Os dados biométricos incluem fotografias de alta resolução e as impressões digitais dos dez dedos de cada motorista, um banco de dados do Departamento Nacional de Trânsito (Denatran).

Essa base de dados em si pode violar o princípio da necessidade estabelecido pela Lei Geral de Proteção de Dados (LGPD), conforme dispõe o artigo 6:

III – necessidade: limitação do tratamento ao mínimo necessário para a realização de suas finalidades, com abrangência dos dados pertinentes, proporcionais e não excessivos em relação às finalidades do tratamento de dados;

Isto é, se a finalidade é identificar o motorista, se isso pode ser realizado usando somente a fotografia, por que tomar as impressões digitais? Mesmo se alguém pudesse defender a coleta de digitais, o que poderia ser feito com todas as dez digitais que não pudesse ser feito com apenas uma única digital?

É claro, o mesmo argumento também vale para a base de dados do Tribunal Superior Eleitoral (TSE), que é usada nas eleições brasileiras e contém os exatos mesmos tipos de dados biométricos, porém de todos os cidadãos, e não somente aqueles com Carteira Nacional de Habilitação (CNH).

Por sua vez, o compartilhamento de dados entre o Denatran e a PRF em si pode também violar o primeiro princípio, o da finalidade da coleta e do processamento de dados pessoais:

I – finalidade: realização do tratamento para propósitos legítimos, específicos, explícitos e informados ao titular, sem possibilidade de tratamento posterior de forma incompatível com essas finalidades;

Vale mencionar que, ao contrário de senhas, as pessoas não podem mudar os seus dados biométricos, uma vez vazados. Então bancos de dados como esses sempre carregam um risco imenso de causar danos irreparáveis a todos, a tal ponto que precisamos nos questionar se faz sentido que elas sequer existam para início de conversa.

Instrumentalização política com uso de dados pela PRF

Com tantos dados pessoais em mãos vem ainda mais poder.
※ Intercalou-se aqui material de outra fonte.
$ cat src/rtl/adder_pkg.sv
// ============================================================================
//  Module   : adder_pkg
//  Brief    : Shared types and limits for the bit-serial adder sequencer.
//  Revision : 1.0 - initial release
// ============================================================================
`default_nettype none

package adder_pkg;

    typedef enum logic [1:0] {
        IDLE = 2'd0,
        RUN  = 2'd1,
        DONE = 2'd2
    } ser_state_t;

    localparam int MAX_WIDTH = 64;

endpackage : adder_pkg

`default_nettype wire

$ cat src/rtl/full_adder.sv
// ============================================================================
//  Module   : full_adder
//  Brief    : One-bit full-adder cell.
//  Revision : 1.0 - initial release
// ============================================================================
`default_nettype none

module full_adder (
    input  logic a,
    input  logic b,
    input  logic cin,
    output logic s,
    output logic cout
);

    assign s    = a ^ b ^ cin;
    assign cout = (a & b) | (a & cin) | (b & cin);

endmodule : full_adder

`default_nettype wire

$ cat src/rtl/serial_add_ctrl.sv
// ============================================================================
//  Module   : serial_add_ctrl
//  Brief    : Bit-serial add/subtract sequencer reusing one full-adder slice
//             over WIDTH cycles, with valid/ready on operands and result.
//  Revision : 1.0 - initial release
// ============================================================================
`default_nettype none

module serial_add_ctrl
    import adder_pkg::*;
#(
    parameter int WIDTH = 8
) (
    input  logic             clk,
    input  logic             rst_n,
    input  logic             in_valid,
    output logic             in_ready,
    input  logic [WIDTH-1:0] a,
    input  logic [WIDTH-1:0] b,
    input  logic             cin,
    input  logic             sub,
    output logic             out_valid,
    input  logic             out_ready,
    output logic [WIDTH-1:0] sum,
    output logic             cout,
    output logic             overflow
);

    localparam int                 c_cnt_w    = $clog2(WIDTH + 1);
    localparam logic [c_cnt_w-1:0] c_last_bit = c_cnt_w'(WIDTH - 1);

    ser_state_t         r_state;
    ser_state_t         w_state_next;

    logic [WIDTH-1:0]   r_a_sh;
    logic [WIDTH-1:0]   r_b_sh;
    logic [WIDTH-1:0]   r_sum_sh;
    logic               r_carry;
    logic [c_cnt_w-1:0] r_bit_cnt;

    logic               w_s;
    logic               w_c;
    logic               w_accept;
    logic               w_last;
    logic [WIDTH-1:0]   w_sum_sh_next;

    assign w_accept = in_valid && in_ready;
    assign w_last   = (r_state == RUN) && (r_bit_cnt == c_last_bit);

    full_adder u_slice (
        .a    (r_a_sh[0]),
        .b    (r_b_sh[0]),
        .cin  (r_carry),
        .s    (w_s),
        .cout (w_c)
    );

    // New sum bit enters at the MSB so the LSB ends up at bit 0 after WIDTH shifts.
    generate
        if (WIDTH == 1) begin : g_sum_narrow
            assign w_sum_sh_next = w_s;
        end else begin : g_sum_wide
            assign w_sum_sh_next = {w_s, r_sum_sh[WIDTH-1:1]};
        end
    endgenerate

    // ------------------------------------------------------------------
    // FSM: state register
    // ------------------------------------------------------------------
    always_ff @(posedge clk or negedge rst_n) begin
        if (!rst_n) begin
            r_state <= IDLE;
        end else begin
            r_state <= w_state_next;
        end
    end

    // ------------------------------------------------------------------
    // FSM: next state
    // ------------------------------------------------------------------
    always_comb begin
        w_state_next = r_state;
        unique case (r_state)
            IDLE:    if (w_accept)  w_state_next = RUN;
            RUN:     if (w_last)    w_state_next = DONE;
            DONE:    if (out_ready) w_state_next = IDLE;
            default:                w_state_next = IDLE;
        endcase
    end

    // ------------------------------------------------------------------
    // FSM: outputs
    // ------------------------------------------------------------------
    always_comb begin
        in_ready  = 1'b0;
        out_valid = 1'b0;
        unique case (r_state)
            IDLE:    in_ready  = 1'b1;
            DONE:    out_valid = 1'b1;
            default: ;
        endcase
    end

    // ------------------------------------------------------------------
    // Datapath: operand/sum shifters, carry, bit counter, result latch
    // ------------------------------------------------------------------
    always_ff @(posedge clk or negedge rst_n) begin
        if (!rst_n) begin
            r_a_sh    <= '0;
            r_b_sh    <= '0;
            r_sum_sh  <= '0;
            r_carry   <= 1'b0;
            r_bit_cnt <= '0;
            sum       <= '0;
            cout      <= 1'b0;
            overflow  <= 1'b0;
        end else if (w_accept) begin
            // Subtraction is A + ~B + 1; the caller's cin is dropped.
            r_a_sh    <= a;
            r_b_sh    <= sub ? ~b : b;
            r_carry   <= sub ? 1'b1 : cin;
            r_bit_cnt <= '0;
        end else if (r_state == RUN) begin
            r_a_sh    <= r_a_sh >> 1;
            r_b_sh    <= r_b_sh >> 1;
            r_sum_sh  <= w_sum_sh_next;
            r_carry   <= w_c;
            r_bit_cnt <= r_bit_cnt + c_cnt_w'(1);
            if (w_last) begin
                // r_carry is the carry into the MSB slice on this final cycle.
                sum      <= w_sum_sh_next;
                cout     <= w_c;
                overflow <= r_carry ^ w_c;
            end
        end
    end

endmodule : serial_add_ctrl

`default_nettype wire

$ cat config.mk
export PLATFORM = sky130hd
export DESIGN_NAME = serial_add_ctrl
export DESIGN_NICKNAME = d
export VERILOG_FILES = /design/src/rtl/adder_pkg.sv /design/src/rtl/full_adder.sv /design/src/rtl/serial_add_ctrl.sv
export SDC_FILE = /design/constraint.sdc
export NUM_CORES = 1
export LEC_CHECK = 0
export CAP_MARGIN = 40
export CORE_MARGIN = 1.5
export CORE_UTILIZATION = 51
export DETAILED_ROUTE_END_ITERATION = 7
export GPL_ROUTABILITY_DRIVEN = 0
export PLACE_DENSITY = 0.78
export SETUP_SLACK_MARGIN = 0.4
export SLEW_MARGIN = 10
export SYNTH_ARGS = -nofsm -noshare
export SYNTH_HDL_FRONTEND = slang
export SYNTH_SLANG_ARGS = --single-unit
$ cat constraint.sdc
create_clock -name clk -period 1.83 [get_ports clk]
set_input_delay 0.549 -clock clk [delete_from_list [all_inputs] [get_ports clk]]
set_output_delay 0.549 -clock clk [all_outputs]
set_load 0.02 [all_outputs]
; ---- Yosys cells after proc, flatten, opt, wreduce, memory -nomap -nowiden
; Index checks and enable logic that the tools add are counted.
; Widths: inputs -> output; s select.
[classes]
addsub = 1
eq_ne = 6
mux = 16
n_bitwise = 10
n_reduce_logical = 7
[op_table]
columns = cell, count
row1 = $mux 8, 5
row2 = $mux 4, 2
row3 = $not 8->8, 1
row4 = $mux 2, 3
row5 = $ne 2x2->1 const B, 3
row6 = $pmux 2 s3, 1
row7 = $reduce_and 3->1, 2
row8 = $mux 1, 5
row9 = $add 4x1->4 const B, 1
row10 = $eq 4x3->1 const B, 1
row11 = $and 1x1->1, 3
row12 = $xor 1x1->1, 3
row13 = $eq 2x1->1 const B, 1
row14 = $eq 2x2->1 const B, 1
row15 = $logic_and 1x1->1, 2
row16 = $logic_not 2->1, 1
row17 = $or 1x1->1, 2
row18 = $reduce_and 2->1, 1
row19 = $reduce_bool 2->1, 1
row20 = $not 1->1, 1
[totals]
ff_bits = 41
input_bits = 22
out_inout_bits = 12

; ---- Longest topological paths before layout
[logic_depth]
depth_word = 5
mapped_depth = 5

; ---- Modules after synthesis
; A second synthesis with hierarchy kept.
[unflattened]
hier_cells = 171
area_unflattened_um2 = 1843.0
[modules_own_cells]
columns = mod, instances, cells_per_inst, area_each_um2, seq_area_each_um2
row1 = serial_add_ctrl, 1, 170, 1823.0, 1001.0
row2 = full_adder, 1, 1, 20.0, 0.0

; ---- Worst setup path before layout
; Ideal clock, no wire load.
[synth_timing]
path_kind = reg-to-output
from = reg r_state[0]
to = out in_ready
arrival_time_ns = 1.019
t_required_ns = 1.281
slack_ns = 0.262
path_stages_with_launch = 4
n_path_buf = 2
cell_sequence = dfrtp_1 buf_2 buf_1 nor2_1
[synth_via]
elab_chain_cells = 2
[synth_lines]
columns = element, line_no
row1 = start: declaration, serial_add_ctrl.sv:32  ; ser_state_t r_state;
row2 = start signal: assignment, serial_add_ctrl.sv:74  ; r_state <= w_state_next;
row3 = $logic_not 2->1, serial_add_ctrl.sv:97  ; unique case (r_state)
row4 = $mux 1, serial_add_ctrl.sv:97
row5 = end: declaration, serial_add_ctrl.sv:17  ; output logic in_ready,
; Every way passes these cells.

; ---- Worst setup path in the final report
[layout_timing]
from = reg r_state[1]
to = out out_valid
[layout_via]
elab_chain_cells = 2
[layout_lines]
columns = element, line_no
row1 = $eq 2x2->1, serial_add_ctrl.sv:97
row2 = $mux 1, serial_add_ctrl.sv:97
row3 = end: declaration, serial_add_ctrl.sv:22  ; output logic out_valid,
; Every way passes these cells.

==> run summary <==
fillers - 236
Synth cell types - 32
Syn Nets - 195
synth warn - 0
register area - 1003 µm²
deepest clock path buffer count - 2
diode count - 0
Power Density - 1669 nW/µm²
Total GRT Usage - 0.2347
most frequent cells in the layout - dfrtp_1, nand2_1, clkdlybuf4s50_1, buf_6, buf_4
# rows - 21
H-tree levels - 2
Worst-Skew Late Latency - 0.35 ns
P_int - 2.524 mW
post-synthesis cell count - 171
initial antenna violation count - 0
die area - 3911 µm²
# setup viols final - 0
Synth area leader - dfrtp_1
gr ovfl total - 0
vias per inst - 5.633
fin crit share - 0.8892
Synth Register Bits - 40
Routed WL - 4401 µm
IO buf count - 33
Tot Pwr - 4.188 mW
switching share of power - 0.3974
Clock Skews - 0.01048 ns
Post-Synthesis Mean Instance Area - 10.57 µm²
final net count - 247
Worst Path Required - 1.28 ns
RSZ-0062 raised after global routing - true
Startpoint Class - register
Ports - 34
area of the multi-input gates - 810.8 µm²
critical path type - reg -> out
first-pass GRT wire length - 7100 µm
MaxCap Viol Count - 0
Core Region - 3363 µm²
chip height - 62.54 µm
Synth Cell Area - 1808 µm²
relative slew slack - 0.6710
DRC - 0
dpl hpwl - 2849 µm
CTS root buf - clkbuf_4
Final min period - 1.627 ns
vias post-DR - 1,521
die width - 62.54 µm
DR pass1 iterations - 4
Initial Util - 0.5376
P_sw - 1.664 mW
CTS tree - built
largest net degree at the start of global routing - 41
Synth area leaders - dfrtp_1, nand2_1, mux2_2, o22ai_1, o21ai_0
Final ANT Viol Nets - 0
DR WL/cell - 16.30 µm
Layout area overhead - 38.75%
Worst Tran Pin Value - 0.4934 ns
Comb pwr share - 0.498
maximum VDD drop - 0.9782 mV
sequential power share - 0.388
Hold Path Class - in -> async
fmax - 0.6145 GHz
Clock Sinks - 40
status - finished, final reports clean
Crit Path Max Fanout - 3
Num CTS Buffers - 5
WHS - 0.2364 ns
Hold Vio Cnt, Final - 0
Seq/Total Area, Yosys - 0.5536
critical path data arrival time - 1.08 ns
clock power share - 0.114
P_leak - 1.145 nW
DR iter-0 viols - 83
layout cells sized above 1 - 0.3170
commonest non-fill, non-tap cell in the layout - dfrtp_1
Synth top area share - 0.5536
Max Slew Vio Count - 0
number of global-route vias before repair - 1,579
CP Capture Type - output port
Reg clk slew, reported paths - 0.12 ns
per-stage QoR:
stage	setup WS (ns)	cell area, µm²	cells	utilization	setup TNS [ns]
floorplan	0.3877	1824	171	-	0
global placement	-0.008218	2238	250	0.6656	-0.01912
detailed placement	-0.09460	2238	250	0.6656	-0.2133
CTS	0.1636	2436	265	0.7243	0
global route	0.1660	2509	270	0.7459	0
finish	0.2028	2509	270	0.7459	0
state kept, by name, summed over array words and instances (netlist names):
register   count
r_b_sh         8
r_sum_sh       7
r_a_sh         8
overflow       1
r_bit_cnt      4
sum            8
r_state        2
cout           1
r_carry        1
cells in the mapped netlist:
library cell,n
buf_6,2
nand2_1,37
nand2b_1,2
o311ai_0,1
buf_2,5
o21bai_1,1
a22o_1,1
mux2_2,9
o21ai_0,10
inv_1,4
nor2_1,5
ha_1,1
buf_1,1
or3b_2,1
o22ai_1,11
xor2_1,5
o221ai_1,2
a221o_1,1
o31ai_1,1
nor2b_1,2
a21o_1,1
nor3b_1,1
fa_1,1
o32ai_1,1
a21oi_1,8
nor3_4,1
xnor2_1,4
mux2_1,1
dfrtp_1,40
nand3_1,2
clkbuf_1,3
a22oi_1,6
routing by layer:
metal | track usage | vias up | share of wire
met5 | 0 | - | 0
met4 | 0.1111 | 0 | 0.017
met3 | 0.05946 | 8 | 0.036
met2 | 0.3884 | 47 | 0.52
met1 | 0.2885 | 770 | 0.43
li1 | - | 696 | -
power groups by stage:
| stage | registers, mW | logic, mW | clock network, mW |
|---|---|---|---|
| final | 1.63 | 2.08 | 0.477 |
| after detailed placement | 1.59 | 1.72 | 0 |
| after global routing | 1.67 | 2.28 | 0.513 |
| after floorplan | 1.64 | 1.04 | 0 |
| after global placement | 1.56 | 1.63 | 0 |
| after CTS | 1.60 | 1.95 | 0.481 |
what timing repair did:
item                                    4_1_cts  5_1_grt
cloned                                        1        1
endpoints found under the setup margin       35       40
pin swaps                                     3        4
setup buffers                                 6        4
gates resized for setup                      91       16
hold buffers                                  0        0
layout make-up:
cell class,count,share of cell area
clock inverter,2,0.003990
sequential,40,0.4000
clock buffer,6,0.02045
timing repair buffer,56,0.2234
tap,46,0.02294
inverter,4,0.005985
multi-input combinational,116,0.3232
path summary, 6_finish.rpt:
kind / slack [ns] / cells after the start / startpoint / to
max: 0.20 / 3 / r_state[1]$_DFFE_PN0P_ / out_valid
min: 0.24 / 2 / rst_n / r_a_sh[7]$_DFFE_PN0P_
max reg2reg: 0.23 / 5 / r_state[1]$_DFFE_PN0P_ / sum[0]$_DFFE_PN0P_
min reg2reg: 0.50 / 2 / r_a_sh[6]$_DFFE_PN0P_ / r_a_sh[6]$_DFFE_PN0P_
max in group asynchronous: 1.24 / 2 / rst_n / r_state[1]$_DFFE_PN0P_
min in group clk: 0.50 / 2 / r_a_sh[6]$_DFFE_PN0P_ / r_a_sh[6]$_DFFE_PN0P_
worst max-delay path, cell delays in order, from the launching register on:
cell and delay (ns):
dfrtp_2 0.44, inv_2 0.07, nor2_4 0.09, buf_6 0.12
logic make-up (layout without fill, tap and decap cells):
family / count (synthesis) / count (layout) / synth area share
AND/OR/NAND/NOR: 51 / 51 / 0.1246
AO/OA/AOI/OAI: 44 / 44 / 0.1550
flip-flops: 40 / 40 / 0.5536
buffers and inverters: 15 / 68 / 0.04290
multiplexers: 10 / 10 / 0.06228
XOR/XNOR: 9 / 9 / 0.04360
adder cells (fa/ha/maj): 2 / 2 / 0.01799
Note: power is estimated with default switching activity, not from simulation.
==> patch, RTL diff (config.mk and constraints unchanged) <==
The 3 states of `ser_state_t` get a one-hot encoding in 3 bits.
--- a/src/rtl/adder_pkg.sv
+++ b/src/rtl/adder_pkg.sv
@@ -8,8 +8,8 @@
 package adder_pkg;
 
-    typedef enum logic [1:0] {
-        IDLE = 2'd0,
-        RUN  = 2'd1,
-        DONE = 2'd2
+    typedef enum logic [2:0] {
+        IDLE = 3'b001,
+        RUN  = 3'b010,
+        DONE = 3'b100
     } ser_state_t;
 
Formal check against the unedited RTL: no difference found for any inputs over 10 cycles, from zero or initial values and one cycle with rst_n low; not proved beyond that.
==> patch against the original RTL <==
  * Cell area is 14% higher
  * Worst setup slack worse by 0.12 ns
  * Largest power group unchanged
  * Hold slack worse by 0.050 ns
  * Critical path depth is 3 higher
  * Wire length is 15% higher
  * Highest routed layer unchanged
  * Core utilization is 8.7 points higher
  * Synthesized area is 4.2% higher
  * Critical path type is now reg2reg
  * Power is 3.9% lower
  * Largest cell class unchanged
  * Sequential cell count is 1 higher
==> patch: results <==
[run_status]
status = completed

[power]
p_leak_nw = 1.28
ir_drop_uv = 681

[yosys]
synth_fp_nets = 206
synth_compound_area_frac = 0.117
netlist_top_cells_count = nand2_1, dfrtp_1, a21oi_1, xnor2_1, mux2_1
syn_area_per_cell_sq_um = 10.3
synthDistinctLibCells = 31
synth_fa_ha_area_frac = 0.0173
muxShareOfSynthArea = 0.0591
synth_xor_xnor_area_share = 0.0465

[drt]
wl_met3_um = 207
routed_wl_um = 5070
drt-initial-drc-count = 112
met1_length_um = 2110
num_vias = 1608
wl_met2_um = 2640

[placed_design]
place_area_sq_mm = 0.00231
dp_hpwl_um = 2460

[global_route]
grt_first_pass_wirelength_um = 7750
grtUsageTotal = 0.257
grt_max_degree = 27

[clocking]
cts_root_buf = clkbuf_8
insertion_delay_ns = 0.30
path_clk_slew_ns = 0.08

[final_layout]
finalNetCount = 267
n_fill_cell = 194
drive_gt1_frac = 0.402
instances_no_fill = 290

[sta]
max_slew_margin = 0.706
fin_skew_ns = 0.00940

[critical_path]
crit_path_max_fanout = 5
crit_arrival_ns = 1.93
## patch: cell types whose count changed after synthesis, moves of 3 or more
cell / delta
a21oi_1: +17
o22ai_1: -11
mux2_2: -9
mux2_1: +8
o21ai_0: -8
xnor2_1: +6
xor2_1: -5
nand2_1: +4
nor2_1: +3
## patch: cells by family (layout without fill, tap and decap cells)
kind of cell,count (synthesis),in the layout
simple gates,65,66
flops,41,41
compound gates,39,39
buf+inv,15,76
xor+xnor,10,10
mux,10,10
fa+ha+maj,2,2
## patch: layer usage
metal | track usage | vias to the layer above
li1 | - | 738
met1 | 0.308 | 802
met2 | 0.430 | 58
met3 | 0.0687 | 10
met4 | 0.125 | 0
met5 | 0 | -
## patch: worst max-delay path, stage by stage (launching register included)
cell and delay [ns]:
dfstp_2 0.38, buf_4 0.13, buf_6 0.10, buf_6 0.12
nor3b_4 0.33, and2_4 0.27, mux2_4 0.31
## patch: power breakdown
group,leakage [nW],switching [mW],total [mW],internal [mW]
combinational,0.742,0.815,1.80,0.981
sequential,0.479,0.263,1.47,1.20
clock,0.0574,0.319,0.763,0.444
total,1.28,1.40,4.03,2.63
## patch: final timing paths
kind                       slack [ns]       start         to  depth (start not counted)
setup / recovery                 0.08  r_state[0]       cout                          6
hold / removal                   0.19       rst_n     sum[7]                          1
setup reg to reg                 0.08  r_state[0]       cout                          6
hold reg to reg                  0.51      sum[1]     sum[1]                          1
max in group asynchronous        1.12       rst_n  r_b_sh[6]                          2
min in group clk                 0.51      sum[1]     sum[1]                          1
## patch: timing repair
item | CTS | global route
hold buffers | 0 | 0
resized for setup | 84 | 28
gates cloned | 6 | 3
endpoints found under the setup margin | 49 | 46
buffers inserted | 5 | 8
pin swaps | 17 | 15
## patch: area by class of cell
type	instances	area [sq um]	share of cell area
Clock buffer	6	82.6	0.0288
Clock inverter	2	37.5	0.0131
Inverter	2	7.51	0.00262
Multi-Input combinational cell	127	946	0.330
Sequential cell	41	1030	0.359
Tap cell	46	57.6	0.0201
Timing Repair Buffer	66	708	0.247
## patch: stage by stage
stage	util	setup WS [ns]	total power, mW	hold slack [ns]	setup TNS [ns]
5_1_grt	0.833	0.0188	4.24	0.198	0
6_report	0.833	0.0819	4.03	0.186	0
3_3_place_gp	0.671	-0.00144	2.40	0.452	-0.00144
3_5_place_dp	0.671	-0.0193	2.47	0.467	-0.0414
4_1_cts	0.766	0.117	3.62	0.193	0
2_1_floorplan	-	0.321	2.16	0.253	0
Quando esse poder é abusado ou um vazamento de dados ocorre, o dano realizado aumenta em proporção com a quantidade ou a sensibilidade dos dados pessoais.

Em outubro de 2022 a PRF foi denunciada na imprensa por deflagrar uma operação especial para parar veículos, em especial ônibus, e impedi-los de seguir viagem em caso de qualquer possível irregularidade. Essas operações foram especialmente concentradas em locais da região nordeste onde houve maior concentração de eleitores do então candidato, agora presidente, Lula, no primeiro turno. Como o então presidente Bolsonaro proferia abertamente que interferiria em organizações públicas em favor próprio, a operação foi percebida por muitos como um abuso de poder para interferir ilegalmente nas eleições. Evidências encontradas no mês passado pela Polícia Federal com o ex-Ministro da Justiça de fato corroboram essas suspeitas. As investigações sobre o caso ainda estão em curso.

Conclusão

Deve restar claro até aqui que coletar e armazenar a identificação de todos os veículos que passam por um ponto de leitura, por quaisquer meios, sejam eles o reconhecimento ótico de caracteres nas placas veiculares ou chips RF, levará a bases de dados que armazenam todos os movimentos dos cidadãos para sempre. Ferramentas que possibilitam a vigilância em massa de todos sem escrutínio judicial, sem obter um mandado, são uma violação do direito constitucional à proteção de dados e devem ser rejeitadas e revogadas.